In Time - Justin Timberlake is 25 again... And again... And again!

In Time - Justin Timberlake & Amanda Seyfried

The phrase ‘time-poor’ takes on a cruel new meaning for Justin Timberlake’s ghetto boy in the dystopian sci-fi thriller In Time.

Timberlake’s feisty rebel Will Salas inhabits a genetically engineered future society where ageing stops at 25 and time literally is money, the currency by which everyone lives - a cup of coffee costs four minutes, a bus ride two hours. While the rich are virtually immortal, poor folk like Will have to scrabble from day to day, trying to earn (or beg, borrow or steal) the extra hours and minutes they need to stay alive – their lifespan visibly ticking away on the glowing digital clock embedded in everyone’s left forearm.
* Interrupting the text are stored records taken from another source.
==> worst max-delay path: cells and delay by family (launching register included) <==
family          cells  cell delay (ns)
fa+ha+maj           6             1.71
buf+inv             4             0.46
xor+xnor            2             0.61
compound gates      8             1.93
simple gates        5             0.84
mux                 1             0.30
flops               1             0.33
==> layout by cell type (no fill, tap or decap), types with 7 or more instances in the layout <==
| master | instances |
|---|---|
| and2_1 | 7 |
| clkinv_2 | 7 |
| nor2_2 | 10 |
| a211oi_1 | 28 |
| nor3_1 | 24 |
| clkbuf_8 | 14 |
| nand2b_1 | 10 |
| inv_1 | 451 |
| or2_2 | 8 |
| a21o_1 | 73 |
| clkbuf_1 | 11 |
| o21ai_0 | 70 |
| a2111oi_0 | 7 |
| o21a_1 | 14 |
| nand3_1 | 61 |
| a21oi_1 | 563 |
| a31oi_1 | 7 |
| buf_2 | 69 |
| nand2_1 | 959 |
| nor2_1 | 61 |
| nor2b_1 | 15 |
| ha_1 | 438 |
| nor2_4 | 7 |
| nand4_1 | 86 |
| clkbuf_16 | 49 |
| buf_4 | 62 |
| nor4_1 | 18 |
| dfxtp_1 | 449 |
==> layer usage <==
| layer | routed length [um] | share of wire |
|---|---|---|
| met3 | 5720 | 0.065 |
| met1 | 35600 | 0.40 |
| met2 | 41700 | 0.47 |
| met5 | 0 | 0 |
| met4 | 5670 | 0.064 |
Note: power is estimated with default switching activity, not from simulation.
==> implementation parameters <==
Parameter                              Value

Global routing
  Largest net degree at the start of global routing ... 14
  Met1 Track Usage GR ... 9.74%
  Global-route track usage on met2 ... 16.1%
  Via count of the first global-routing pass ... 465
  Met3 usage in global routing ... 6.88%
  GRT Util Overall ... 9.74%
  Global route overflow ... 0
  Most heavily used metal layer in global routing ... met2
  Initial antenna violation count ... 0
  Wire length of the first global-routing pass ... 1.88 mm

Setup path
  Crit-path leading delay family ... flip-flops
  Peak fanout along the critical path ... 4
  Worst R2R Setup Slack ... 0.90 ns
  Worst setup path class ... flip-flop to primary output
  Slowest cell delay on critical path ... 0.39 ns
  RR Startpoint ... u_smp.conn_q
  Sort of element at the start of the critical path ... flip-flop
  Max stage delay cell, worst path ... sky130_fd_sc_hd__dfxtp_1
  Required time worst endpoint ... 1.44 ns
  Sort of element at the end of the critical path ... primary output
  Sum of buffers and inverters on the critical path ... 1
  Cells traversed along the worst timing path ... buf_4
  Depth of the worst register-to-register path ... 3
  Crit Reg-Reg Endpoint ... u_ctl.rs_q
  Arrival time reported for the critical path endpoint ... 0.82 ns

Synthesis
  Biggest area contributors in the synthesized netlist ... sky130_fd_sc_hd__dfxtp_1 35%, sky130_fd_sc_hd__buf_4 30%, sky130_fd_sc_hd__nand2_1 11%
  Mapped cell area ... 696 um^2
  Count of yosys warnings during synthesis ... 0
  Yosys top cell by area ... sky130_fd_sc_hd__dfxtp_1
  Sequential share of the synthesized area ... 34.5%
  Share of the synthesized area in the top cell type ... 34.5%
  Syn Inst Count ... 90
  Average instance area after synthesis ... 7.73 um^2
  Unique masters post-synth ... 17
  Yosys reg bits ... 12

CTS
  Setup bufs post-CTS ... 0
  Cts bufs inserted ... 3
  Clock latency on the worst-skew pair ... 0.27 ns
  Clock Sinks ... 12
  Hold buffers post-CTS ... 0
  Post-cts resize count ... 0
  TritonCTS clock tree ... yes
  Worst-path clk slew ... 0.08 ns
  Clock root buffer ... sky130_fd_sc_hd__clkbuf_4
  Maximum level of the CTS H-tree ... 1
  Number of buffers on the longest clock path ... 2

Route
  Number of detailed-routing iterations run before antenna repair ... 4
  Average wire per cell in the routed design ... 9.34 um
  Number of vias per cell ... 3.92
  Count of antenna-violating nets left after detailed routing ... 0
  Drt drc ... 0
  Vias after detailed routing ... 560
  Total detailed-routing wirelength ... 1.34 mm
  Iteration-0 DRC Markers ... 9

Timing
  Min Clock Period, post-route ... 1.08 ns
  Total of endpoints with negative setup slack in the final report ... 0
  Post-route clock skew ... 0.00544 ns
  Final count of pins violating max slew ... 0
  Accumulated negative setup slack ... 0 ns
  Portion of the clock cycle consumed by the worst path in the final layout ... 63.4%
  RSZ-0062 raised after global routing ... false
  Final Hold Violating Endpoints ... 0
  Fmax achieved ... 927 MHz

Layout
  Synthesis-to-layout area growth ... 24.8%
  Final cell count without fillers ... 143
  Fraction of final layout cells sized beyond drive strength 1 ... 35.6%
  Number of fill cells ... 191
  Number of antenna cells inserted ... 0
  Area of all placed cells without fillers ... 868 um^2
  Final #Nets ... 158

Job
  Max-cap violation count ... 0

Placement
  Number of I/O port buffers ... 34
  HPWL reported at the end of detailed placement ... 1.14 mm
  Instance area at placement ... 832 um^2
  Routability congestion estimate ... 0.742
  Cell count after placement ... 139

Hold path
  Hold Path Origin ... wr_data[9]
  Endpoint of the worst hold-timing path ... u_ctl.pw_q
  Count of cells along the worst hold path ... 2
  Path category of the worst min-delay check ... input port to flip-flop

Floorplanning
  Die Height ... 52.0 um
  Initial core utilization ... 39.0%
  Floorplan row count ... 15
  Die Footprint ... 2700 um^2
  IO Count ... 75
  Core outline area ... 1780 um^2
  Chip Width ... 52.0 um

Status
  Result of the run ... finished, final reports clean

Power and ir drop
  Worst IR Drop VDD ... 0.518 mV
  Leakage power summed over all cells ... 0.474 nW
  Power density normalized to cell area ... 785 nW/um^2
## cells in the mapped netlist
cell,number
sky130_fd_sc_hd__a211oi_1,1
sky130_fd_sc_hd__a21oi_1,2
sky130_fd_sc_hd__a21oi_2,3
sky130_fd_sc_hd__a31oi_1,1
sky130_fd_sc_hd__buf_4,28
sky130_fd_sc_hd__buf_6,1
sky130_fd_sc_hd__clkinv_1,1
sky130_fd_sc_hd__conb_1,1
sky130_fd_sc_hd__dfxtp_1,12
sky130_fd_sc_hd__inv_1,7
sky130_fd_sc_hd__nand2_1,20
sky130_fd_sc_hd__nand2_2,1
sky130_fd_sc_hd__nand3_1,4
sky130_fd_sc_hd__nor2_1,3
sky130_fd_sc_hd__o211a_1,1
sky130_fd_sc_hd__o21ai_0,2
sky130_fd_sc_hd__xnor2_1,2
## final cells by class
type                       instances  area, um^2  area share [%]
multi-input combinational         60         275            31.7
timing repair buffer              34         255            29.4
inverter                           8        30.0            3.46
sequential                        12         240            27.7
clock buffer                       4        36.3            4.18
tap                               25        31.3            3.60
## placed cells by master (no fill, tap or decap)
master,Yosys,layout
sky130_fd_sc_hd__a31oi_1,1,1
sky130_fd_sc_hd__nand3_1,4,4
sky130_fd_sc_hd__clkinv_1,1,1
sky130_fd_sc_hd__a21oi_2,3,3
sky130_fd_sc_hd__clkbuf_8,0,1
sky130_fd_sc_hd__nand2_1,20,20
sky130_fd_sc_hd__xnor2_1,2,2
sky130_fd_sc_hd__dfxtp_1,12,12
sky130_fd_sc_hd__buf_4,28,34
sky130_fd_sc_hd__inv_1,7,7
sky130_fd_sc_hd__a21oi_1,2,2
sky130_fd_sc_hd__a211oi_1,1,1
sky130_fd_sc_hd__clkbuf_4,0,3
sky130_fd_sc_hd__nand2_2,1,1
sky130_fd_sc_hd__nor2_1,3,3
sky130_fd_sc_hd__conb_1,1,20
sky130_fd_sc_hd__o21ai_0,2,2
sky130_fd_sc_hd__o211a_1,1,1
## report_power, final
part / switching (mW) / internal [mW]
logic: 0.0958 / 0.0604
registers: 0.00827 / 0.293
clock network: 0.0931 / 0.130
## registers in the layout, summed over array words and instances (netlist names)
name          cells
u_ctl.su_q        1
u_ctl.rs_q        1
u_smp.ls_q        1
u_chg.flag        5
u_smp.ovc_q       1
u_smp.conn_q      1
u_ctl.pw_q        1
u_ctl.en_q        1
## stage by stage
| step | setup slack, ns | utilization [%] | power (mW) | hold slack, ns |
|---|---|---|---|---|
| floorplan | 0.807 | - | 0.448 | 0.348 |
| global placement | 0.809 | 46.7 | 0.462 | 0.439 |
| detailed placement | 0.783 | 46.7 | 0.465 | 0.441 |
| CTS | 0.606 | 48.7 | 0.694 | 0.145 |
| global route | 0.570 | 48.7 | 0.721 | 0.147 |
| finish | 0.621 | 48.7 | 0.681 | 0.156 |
**src/rtl/entry_watch_pkg.sv**
```systemverilog
package entry_watch_pkg;

    localparam int WORD_W = 64;
    localparam int IDX_W  = 4;

    localparam logic [IDX_W-1:0] IDX_SEL        = 4'd0;
    localparam logic [IDX_W-1:0] IDX_SCRUB_MASK = 4'd2;
    localparam logic [IDX_W-1:0] IDX_SCRUB_TRIG = 4'd3;
    localparam logic [IDX_W-1:0] IDX_DATA0      = 4'd8;

    localparam int SEL_BLK_LSB = 32;

    localparam logic [WORD_W-1:0] SEL_CONFLICT = 64'h8000_0000_0000_0000;
    localparam logic [WORD_W-1:0] SEL_STATUS   = 64'hC000_0000_0000_0000;

    typedef enum logic [1:0] {
        XS_IDLE,
        XS_LOAD,
        XS_STORE,
        XS_DONE
    } xfer_state_e;

    typedef struct packed {
        logic             valid;
        logic             write;
        logic [IDX_W-1:0] idx;
    } bus_cmd_t;

    function automatic logic [WORD_W-1:0] swap_bytes(input logic [WORD_W-1:0] w);
        logic [WORD_W-1:0] r;
        for (int b = 0; b < 8; b++) begin
            r[8*b +: 8] = w[8*(7-b) +: 8];
        end
        return r;
    endfunction

endpackage

```
**src/rtl/ew_addr_gen.sv**
```systemverilog
module ew_addr_gen
    import entry_watch_pkg::*;
#(
    parameter int AW         = 32,
    parameter int BLK_W      = 4,
    parameter int OFF_W      = 8,
    parameter int NUM_BLOCKS = 4,
    parameter int NWORDS     = 4
) (
    input  logic [BLK_W-1:0] blk,
    input  logic [OFF_W-1:0] off,
    input  logic [AW-1:0]    base,
    input  logic [AW-1:0]    stride,
    output logic [AW-1:0]    entry_addr,
    output logic             entry_ok
);
    localparam int ENTRY_SHIFT = $clog2(NWORDS) + 3;

    logic [AW-1:0] blk_part;
    logic [AW-1:0] off_part;

    always_comb begin
        blk_part   = AW'(blk) * stride;
        off_part   = AW'(off) << ENTRY_SHIFT;
        entry_addr = base + blk_part + off_part;
        entry_ok   = int'(blk) < NUM_BLOCKS;
    end

endmodule

```
**src/rtl/ew_xfer_ctrl.sv**
```systemverilog
module ew_xfer_ctrl
    import entry_watch_pkg::*;
#(
    parameter int AW     = 32,
    parameter int NWORDS = 4
) (
    input  logic              clk,
    input  logic              rst,
    input  bus_cmd_t          cmd,
    input  logic [AW-1:0]     entry_addr,
    input  logic              entry_ok,
    input  logic [WORD_W-1:0] store_word,
    output logic              bus_ready,
    output logic [$clog2(NWORDS)-1:0] word_idx,
    output logic              ld_we,
    output logic [WORD_W-1:0] ld_word,
    output logic              zero_all,
    output logic              err_set,
    output logic              err_clr,
    output logic              d0_latch,
    output logic              mem_req,
    output logic              mem_we,
    output logic [AW-1:0]     mem_addr,
    output logic [WORD_W-1:0] mem_wdata,
    input  logic              mem_ack,
    input  logic [WORD_W-1:0] mem_rdata,
    input  logic              mem_rerr
);
    localparam int CW = $clog2(NWORDS);

    xfer_state_e   state;
    logic [CW-1:0] cnt;
    logic          fail_q;
    logic [AW-1:0] addr_q;
    logic          is_d0, start, last, load_bad;

    always_comb begin
        is_d0     = cmd.valid && (cmd.idx == IDX_DATA0);
        start     = (state == XS_IDLE) && is_d0;
        last      = cnt == CW'(NWORDS - 1);
        bus_ready = ((state == XS_IDLE) && !is_d0) || (state == XS_DONE);
        load_bad  = (state == XS_LOAD) && mem_ack && last && (fail_q || mem_rerr);
        d0_latch  = start && cmd.write;
        err_clr   = start && entry_ok;
        err_set   = (start && !entry_ok) || load_bad;
        zero_all  = (start && !entry_ok && !cmd.write) || load_bad;
        ld_we     = (state == XS_LOAD) && mem_ack;
        ld_word   = mem_rerr ? '0 : swap_bytes(mem_rdata);
        word_idx  = cnt;
        mem_req   = (state == XS_LOAD) || (state == XS_STORE);
        mem_we    = state == XS_STORE;
        mem_addr  = addr_q + (AW'(cnt) << 3);
        mem_wdata = swap_bytes(store_word);
    end

    always_ff @(posedge clk) begin
        if (rst) begin
            state  <= XS_IDLE;
            cnt    <= '0;
            fail_q <= 1'b0;
            addr_q <= '0;
        end else begin
            case (state)
                XS_IDLE: if (start) begin
                    cnt    <= '0;
                    fail_q <= 1'b0;
                    addr_q <= entry_addr;
                    if (!entry_ok)      state <= XS_DONE;
                    else if (cmd.write) state <= XS_STORE;
                    else                state <= XS_LOAD;
                end
                XS_LOAD: if (mem_ack) begin
                    fail_q <= fail_q | mem_rerr;
                    if (last) state <= XS_DONE;
                    else      cnt   <= cnt + 1'b1;
                end
                XS_STORE: if (mem_ack) begin
                    if (last) state <= XS_DONE;
                    else      cnt   <= cnt + 1'b1;
                end
                default: state <= XS_IDLE;
            endcase
        end
    end

    assert_busy_stall_R2: assert property (@(posedge clk) disable iff (rst)
        mem_req |-> !bus_ready);

    assert_load_readonly_R3: assert property (@(posedge clk) disable iff (rst)
        (mem_req && cmd.valid && !cmd.write) |-> !mem_we);

    assert_hold_addr_R10: assert property (@(posedge clk) disable iff (rst)
        (mem_req && !mem_ack) |=> (mem_req && $stable(mem_addr)));

    assert_word_step_R4: assert property (@(posedge clk) disable iff (rst)
        (mem_req && $past(mem_req && mem_ack)) |-> (mem_addr == $past(mem_addr) + AW'(8)));

endmodule

```
**src/rtl/entry_watch_window.sv**
```systemverilog
module entry_watch_window
    import entry_watch_pkg::*;
#(
    parameter int AW         = 32,
    parameter int BLK_W      = 4,
    parameter int OFF_W      = 8,
    parameter int NUM_BLOCKS = 4,
    parameter int NWORDS     = 4
) (
    input  logic              clk,
    input  logic              rst,
    input  logic              bus_valid,
    input  logic              bus_write,
    input  logic [3:0]        bus_idx,
    input  logic [63:0]       bus_wdata,
    output logic              bus_ready,
    output logic [63:0]       bus_rdata,
    input  logic [AW-1:0]     tbl_base,
    input  logic [AW-1:0]     blk_stride,
    output logic              mem_req,
    output logic              mem_we,
    output logic [AW-1:0]     mem_addr,
    output logic [63:0]       mem_wdata,
    input  logic              mem_ack,
    input  logic [63:0]       mem_rdata,
    input  logic              mem_rerr,
    output logic              load_err
);
    localparam int CW = $clog2(NWORDS);

    bus_cmd_t          cmd;
    logic [WORD_W-1:0] sel_q;
    logic [WORD_W-1:0] data_q [NWORDS];
    logic              err_q;
    logic [AW-1:0]     entry_addr;
    logic              entry_ok;
    logic [CW-1:0]     word_idx;
    logic              ld_we, zero_all, err_set, err_clr, d0_latch;
    logic [WORD_W-1:0] ld_word;
    logic              wr_acc;
    logic [IDX_W-1:0]  didx;
    logic              tail_wr;

    always_comb begin
        cmd.valid = bus_valid;
        cmd.write = bus_write;
        cmd.idx   = bus_idx;
        wr_acc    = bus_valid && bus_write && bus_ready && (bus_idx != IDX_DATA0);
        didx      = bus_idx - IDX_DATA0;
        tail_wr   = wr_acc && (bus_idx > IDX_DATA0) && (int'(didx) < NWORDS);
    end

    ew_addr_gen #(
        .AW(AW), .BLK_W(BLK_W), .OFF_W(OFF_W),
        .NUM_BLOCKS(NUM_BLOCKS), .NWORDS(NWORDS)
    ) u_addr (
        .blk        (sel_q[SEL_BLK_LSB +: BLK_W]),
        .off        (sel_q[OFF_W-1:0]),
        .base       (tbl_base),
        .stride     (blk_stride),
        .entry_addr (entry_addr),
        .entry_ok   (entry_ok)
    );

    ew_xfer_ctrl #(.AW(AW), .NWORDS(NWORDS)) u_xfer (
        .clk        (clk),
        .rst        (rst),
        .cmd        (cmd),
        .entry_addr (entry_addr),
        .entry_ok   (entry_ok),
        .store_word (data_q[word_idx]),
        .bus_ready  (bus_ready),
        .word_idx   (word_idx),
        .ld_we      (ld_we),
        .ld_word    (ld_word),
        .zero_all   (zero_all),
        .err_set    (err_set),
        .err_clr    (err_clr),
        .d0_latch   (d0_latch),
        .mem_req    (mem_req),
        .mem_we     (mem_we),
        .mem_addr   (mem_addr),
        .mem_wdata  (mem_wdata),
        .mem_ack    (mem_ack),
        .mem_rdata  (mem_rdata),
        .mem_rerr   (mem_rerr)
    );

    always_ff @(posedge clk) begin
        if (rst) begin
            sel_q <= '0;
            err_q <= 1'b0;
        end else begin
            if (wr_acc && bus_idx == IDX_SEL) sel_q <= bus_wdata & ~SEL_CONFLICT;
            if (err_set)      err_q <= 1'b1;
            else if (err_clr) err_q <= 1'b0;
        end
    end

    for (genvar i = 0; i < NWORDS; i++) begin : g_word
        always_ff @(posedge clk) begin
            if (rst || zero_all)                         data_q[i] <= '0;
            else if (ld_we && word_idx == CW'(i))        data_q[i] <= ld_word;
            else if (i == 0 && d0_latch)                 data_q[i] <= bus_wdata;
            else if (wr_acc && bus_idx == IDX_DATA0 + IDX_W'(i)) data_q[i] <= bus_wdata;
        end
    end

    always_comb begin
        bus_rdata = '0;
        if (bus_idx == IDX_SEL) bus_rdata = sel_q & ~SEL_STATUS;
        else if (bus_idx >= IDX_DATA0 && int'(didx) < NWORDS) bus_rdata = data_q[didx[CW-1:0]];
        load_err = err_q;
    end

    assert_tail_latch_only_R5: assert property (@(posedge clk) disable iff (rst)
        tail_wr |=> !mem_req);

    assert_fail_zeroes_R9: assert property (@(posedge clk) disable iff (rst)
        zero_all |=> (data_q[0] == '0 && load_err));

endmodule

```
The poor are kept in their place, but an encounter with a jaded 105-year-old gives Will the credit to escape his designated time zone and take off for swanky New Greenwich, where the wealthy lead their pampered, pointless lives. Dodging Timekeepers (cops) and Minutemen (robbers), Will goes on the run with rich girl Sylvia (Amanda Seyfried in a cute red bob), who quickly turns from hostage to accomplice, the Bonnie to his time-bank-robbing Clyde. Can they bring down the system before their time runs out?

With In Time, writer-director Andrew Niccol has come up with some provocative ideas about inequality and the worship of youth but despite the odd clever touch he doesn’t give them the impact of his previous sci-fi fables, Gattaca (which he wrote and directed) and The Truman Show (which he scripted). In the end, the plot is too loose and the action too slack to keep the audience fully gripped. Timberlake and Seyfried are supposed to be the ones looking fretfully at their wrists to see how much time they have to go, not the viewer.

On general release from Tuesday 1st November.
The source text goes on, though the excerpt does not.